(PROVIDED DATA Opens)
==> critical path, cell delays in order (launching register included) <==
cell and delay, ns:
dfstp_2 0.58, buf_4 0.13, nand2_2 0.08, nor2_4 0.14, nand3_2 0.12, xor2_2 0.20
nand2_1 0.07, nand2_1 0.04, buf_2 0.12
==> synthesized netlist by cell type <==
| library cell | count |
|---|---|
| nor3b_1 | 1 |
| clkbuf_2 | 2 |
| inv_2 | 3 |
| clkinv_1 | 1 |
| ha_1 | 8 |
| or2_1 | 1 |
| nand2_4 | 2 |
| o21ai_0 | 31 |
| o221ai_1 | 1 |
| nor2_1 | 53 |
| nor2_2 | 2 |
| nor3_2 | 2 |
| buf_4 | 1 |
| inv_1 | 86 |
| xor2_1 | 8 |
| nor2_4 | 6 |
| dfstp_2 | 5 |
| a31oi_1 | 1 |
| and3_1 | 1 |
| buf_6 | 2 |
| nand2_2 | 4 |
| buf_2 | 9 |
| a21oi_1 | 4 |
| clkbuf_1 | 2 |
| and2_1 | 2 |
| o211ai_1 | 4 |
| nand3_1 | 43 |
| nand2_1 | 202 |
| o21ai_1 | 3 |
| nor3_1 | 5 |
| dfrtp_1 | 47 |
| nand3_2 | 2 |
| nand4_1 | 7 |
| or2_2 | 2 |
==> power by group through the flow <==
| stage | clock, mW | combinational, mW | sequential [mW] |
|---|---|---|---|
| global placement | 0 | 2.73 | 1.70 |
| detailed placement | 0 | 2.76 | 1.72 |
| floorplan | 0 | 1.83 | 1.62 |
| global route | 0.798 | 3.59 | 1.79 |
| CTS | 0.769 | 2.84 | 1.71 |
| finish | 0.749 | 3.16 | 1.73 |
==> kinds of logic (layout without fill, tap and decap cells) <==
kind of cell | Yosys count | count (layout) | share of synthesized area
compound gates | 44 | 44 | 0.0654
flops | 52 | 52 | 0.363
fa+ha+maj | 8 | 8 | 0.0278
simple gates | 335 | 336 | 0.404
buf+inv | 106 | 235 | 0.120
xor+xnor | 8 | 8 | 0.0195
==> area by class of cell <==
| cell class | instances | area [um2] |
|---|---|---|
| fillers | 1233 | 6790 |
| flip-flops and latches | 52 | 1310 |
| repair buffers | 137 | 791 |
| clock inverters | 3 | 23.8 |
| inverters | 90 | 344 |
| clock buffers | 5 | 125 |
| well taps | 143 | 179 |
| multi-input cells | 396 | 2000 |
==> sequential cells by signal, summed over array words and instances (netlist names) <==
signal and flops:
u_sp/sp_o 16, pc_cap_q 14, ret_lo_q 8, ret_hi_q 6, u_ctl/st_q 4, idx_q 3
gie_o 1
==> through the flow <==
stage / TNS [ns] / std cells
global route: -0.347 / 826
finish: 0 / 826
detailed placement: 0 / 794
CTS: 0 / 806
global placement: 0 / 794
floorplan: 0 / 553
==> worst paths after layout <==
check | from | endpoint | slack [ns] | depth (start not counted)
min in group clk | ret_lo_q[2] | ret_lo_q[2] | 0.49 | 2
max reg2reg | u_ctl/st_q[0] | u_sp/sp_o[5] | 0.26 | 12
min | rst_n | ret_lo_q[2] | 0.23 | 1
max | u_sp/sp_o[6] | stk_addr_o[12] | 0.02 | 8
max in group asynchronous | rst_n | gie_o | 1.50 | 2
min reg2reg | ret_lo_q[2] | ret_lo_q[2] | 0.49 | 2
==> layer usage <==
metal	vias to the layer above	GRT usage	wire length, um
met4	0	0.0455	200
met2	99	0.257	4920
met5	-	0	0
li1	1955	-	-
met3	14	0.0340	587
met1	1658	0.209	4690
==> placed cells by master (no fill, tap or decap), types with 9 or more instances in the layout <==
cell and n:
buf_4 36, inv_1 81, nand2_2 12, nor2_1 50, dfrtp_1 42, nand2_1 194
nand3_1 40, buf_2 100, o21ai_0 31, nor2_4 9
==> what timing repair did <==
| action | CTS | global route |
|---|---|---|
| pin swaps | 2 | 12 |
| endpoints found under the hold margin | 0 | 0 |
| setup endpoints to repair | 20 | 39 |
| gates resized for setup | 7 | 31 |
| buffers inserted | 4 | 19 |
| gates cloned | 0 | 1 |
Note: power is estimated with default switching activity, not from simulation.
--- src/rtl/ztsram_pkg.sv ---
package ztsram_pkg;
  // Low two address bits of a burst beat.
  function automatic logic [1:0] beat_addr(input logic [1:0] start,
                                           input logic [1:0] beat,
                                           input logic       lin);
    return lin ? 2'(start + beat) : (start ^ beat);
  endfunction
endpackage

--- src/rtl/ztsram_cmd.sv ---
module ztsram_cmd #(
  parameter int AW = 6,
  parameter int NL = 2
) (
  input  logic          clk,
  input  logic          rst_n,
  input  logic          lin,
  input  logic          sel,
  input  logic          adv,
  input  logic          we,
  input  logic [AW-1:0] addr,
  input  logic [NL-1:0] lane_we,
  output logic          op_vld,
  output logic          op_wr,
  output logic [AW-1:0] op_addr,
  output logic [NL-1:0] op_lanes
);
  import ztsram_pkg::*;

  logic          act_q, wr_q;
  logic [AW-1:0] base_q;
  logic [1:0]    cnt_q, cnt_nx;

  assign cnt_nx = cnt_q + 2'd1;

  always_comb begin
    op_lanes = lane_we;
    if (!adv) begin
      op_vld  = sel;
      op_wr   = we;
      op_addr = addr;
    end else begin
      op_vld  = act_q;
      op_wr   = wr_q;
      op_addr = {base_q[AW-1:2], beat_addr(base_q[1:0], cnt_nx, lin)};
    end
  end

  always_ff @(posedge clk or negedge rst_n) begin
    if (!rst_n) begin
      act_q  <= 1'b0;
      wr_q   <= 1'b0;
      base_q <= '0;
      cnt_q  <= '0;
    end else if (!adv) begin
      act_q  <= sel;
      wr_q   <= we;
      base_q <= addr;
      cnt_q  <= '0;
    end else if (act_q) begin
      cnt_q  <= cnt_nx;
    end
  end
endmodule

--- src/rtl/ztsram_stage.sv ---
module ztsram_stage #(
  parameter int W = 8
) (
  input  logic         clk,
  input  logic         rst_n,
  input  logic [W-1:0] d,
  output logic [W-1:0] q
);
  always_ff @(posedge clk or negedge rst_n) begin
    if (!rst_n) q <= '0;
    else        q <= d;
  end
endmodule

--- src/rtl/ztsram_array.sv ---
module ztsram_array #(
  parameter int AW = 6,
  parameter int NL = 2,
  parameter int BW = 9
) (
  input  logic             clk,
  input  logic             wr_en,
  input  logic [AW-1:0]    wr_addr,
  input  logic [NL-1:0]    wr_lanes,
  input  logic [NL*BW-1:0] wr_data,
  input  logic [AW-1:0]    rd_addr,
  output logic [NL*BW-1:0] rd_data
);
  localparam int DEPTH = 1 << AW;
  localparam int DW    = NL * BW;

  logic [DW-1:0] mem [DEPTH];

  always_ff @(posedge clk) begin
    if (wr_en) begin
      for (int j = 0; j < NL; j++) begin
        if (wr_lanes[j]) mem[wr_addr][j*BW +: BW] <= wr_data[j*BW +: BW];
      end
    end
  end

  assign rd_data = mem[rd_addr];
endmodule

--- src/rtl/ztsram_top.sv ---
module ztsram_top #(
  parameter int AW = 6,
  parameter int NL = 2,
  parameter int BW = 9
) (
  input  logic             clk,
  input  logic             rst_n,
  input  logic             pipe_mode,
  input  logic             lin_order,
  input  logic             cs_a_n,
  input  logic             cs_b,
  input  logic             cs_c_n,
  input  logic             adv,
  input  logic             we,
  input  logic [AW-1:0]    addr,
  input  logic [NL-1:0]    lane_we,
  input  logic             oe_n,
  input  logic [NL*BW-1:0] dq_in,
  output logic [NL*BW-1:0] dq_out,
  output logic             dq_oe
);
  localparam int DW   = NL * BW;
  localparam int OPW  = 2 + AW + NL;
  localparam int NSTG = 2;

  logic          sel;
  logic          c_vld, c_wr;
  logic [AW-1:0] c_addr;
  logic [NL-1:0] c_lanes;

  assign sel = !cs_a_n && cs_b && !cs_c_n;

  ztsram_cmd #(.AW(AW), .NL(NL)) u_cmd (
    .clk(clk), .rst_n(rst_n), .lin(lin_order), .sel(sel), .adv(adv),
    .we(we), .addr(addr), .lane_we(lane_we),
    .op_vld(c_vld), .op_wr(c_wr), .op_addr(c_addr), .op_lanes(c_lanes)
  );

  // Command delay line: stage 1 = previous edge, stage 2 = two edges back.
  logic [OPW-1:0] stg [NSTG+1];
  assign stg[0] = {c_vld, c_wr, c_addr, c_lanes};

  for (genvar g = 0; g < NSTG; g++) begin : g_stg
    ztsram_stage #(.W(OPW)) u_stg (
      .clk(clk), .rst_n(rst_n), .d(stg[g]), .q(stg[g+1])
    );
  end

  logic          s1_vld, s1_wr, s2_vld, s2_wr;
  logic [AW-1:0] s1_addr, s2_addr;
  logic [NL-1:0] s1_lanes, s2_lanes;

  assign {s1_vld, s1_wr, s1_addr, s1_lanes} = stg[1];
  assign {s2_vld, s2_wr, s2_addr, s2_lanes} = stg[2];

  // Late-write commit: one edge after the command in flow mode, two in pipe mode.
  logic          wr_en;
  logic [AW-1:0] wr_addr;
  logic [NL-1:0] wr_lanes;
  logic [DW-1:0] rd_data;

  always_comb begin
    if (pipe_mode) begin
      wr_en    = s2_vld && s2_wr;
      wr_addr  = s2_addr;
      wr_lanes = s2_lanes;
    end else begin
      wr_en    = s1_vld && s1_wr;
      wr_addr  = s1_addr;
      wr_lanes = s1_lanes;
    end
  end

  ztsram_array #(.AW(AW), .NL(NL), .BW(BW)) u_mem (
    .clk(clk), .wr_en(wr_en), .wr_addr(wr_addr), .wr_lanes(wr_lanes),
    .wr_data(dq_in), .rd_addr(s1_addr), .rd_data(rd_data)
  );

  // Forward a write whose data is arriving now into the read being registered.
  logic          fwd_hit;
  logic [DW-1:0] rd_merged;

  assign fwd_hit = pipe_mode && s2_vld && s2_wr && (s2_addr == s1_addr);

  for (genvar j = 0; j < NL; j++) begin : g_fwd
    assign rd_merged[j*BW +: BW] = (fwd_hit && s2_lanes[j]) ? dq_in[j*BW +: BW]
                                                            : rd_data[j*BW +: BW];
  end

  logic          out_vld;
  logic [DW-1:0] out_q;

  always_ff @(posedge clk or negedge rst_n) begin
    if (!rst_n) begin
      out_vld <= 1'b0;
      out_q   <= '0;
    end else begin
      out_vld <= s1_vld && !s1_wr;
      if (s1_vld && !s1_wr) out_q <= rd_merged;
    end
  end

  logic drive;
  assign drive  = pipe_mode ? out_vld : (s1_vld && !s1_wr);
  assign dq_out = pipe_mode ? out_q : rd_data;
  assign dq_oe  = drive && !oe_n;
endmodule

--- config.mk ---
export PLATFORM = sky130hd
export DESIGN_NAME = ztsram_top
export DESIGN_NICKNAME = d
export VERILOG_FILES = /design/src/rtl/ztsram_pkg.sv /design/src/rtl/ztsram_cmd.sv /design/src/rtl/ztsram_stage.sv /design/src/rtl/ztsram_array.sv /design/src/rtl/ztsram_top.sv
export SDC_FILE = /design/constraint.sdc
export NUM_CORES = 1
export LEC_CHECK = 0
export BUFFER_PORTS_ARGS = -buffer_cell sky130_fd_sc_hd__buf_2
export CAP_MARGIN = 25
export CORE_MARGIN = 10
export CORE_UTILIZATION = 30
export DETAILED_ROUTE_END_ITERATION = 16
export PLACE_DENSITY = 0.53
export SLEW_MARGIN = 20
export SYNTH_ARGS = -nofsm -noshare
export SYNTH_HDL_FRONTEND = slang
export SYNTH_SLANG_ARGS = --single-unit
--- constraint.sdc ---
create_clock -name clk -period 3.2 [get_ports clk]
set_input_delay 0.48 -clock clk [delete_from_list [all_inputs] [get_ports clk]]
set_output_delay 0.48 -clock clk [all_outputs]
set_load 0.01 [all_outputs]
(PROVIDED DATA Closes)
### GOAL OF THE EXERCISE
The exact lines of the material above starting at the one that contains "clkinv_1 | 1 |" and ending at the one that contains "nand2_2 | 4 |" are what to retype; leave out everything else.

### EXPECTED OUTPUT
| clkinv_1 | 1 |
| ha_1 | 8 |
| or2_1 | 1 |
| nand2_4 | 2 |
| o21ai_0 | 31 |
| o221ai_1 | 1 |
| nor2_1 | 53 |
| nor2_2 | 2 |
| nor3_2 | 2 |
| buf_4 | 1 |
| inv_1 | 86 |
| xor2_1 | 8 |
| nor2_4 | 6 |
| dfstp_2 | 5 |
| a31oi_1 | 1 |
| and3_1 | 1 |
| buf_6 | 2 |
| nand2_2 | 4 |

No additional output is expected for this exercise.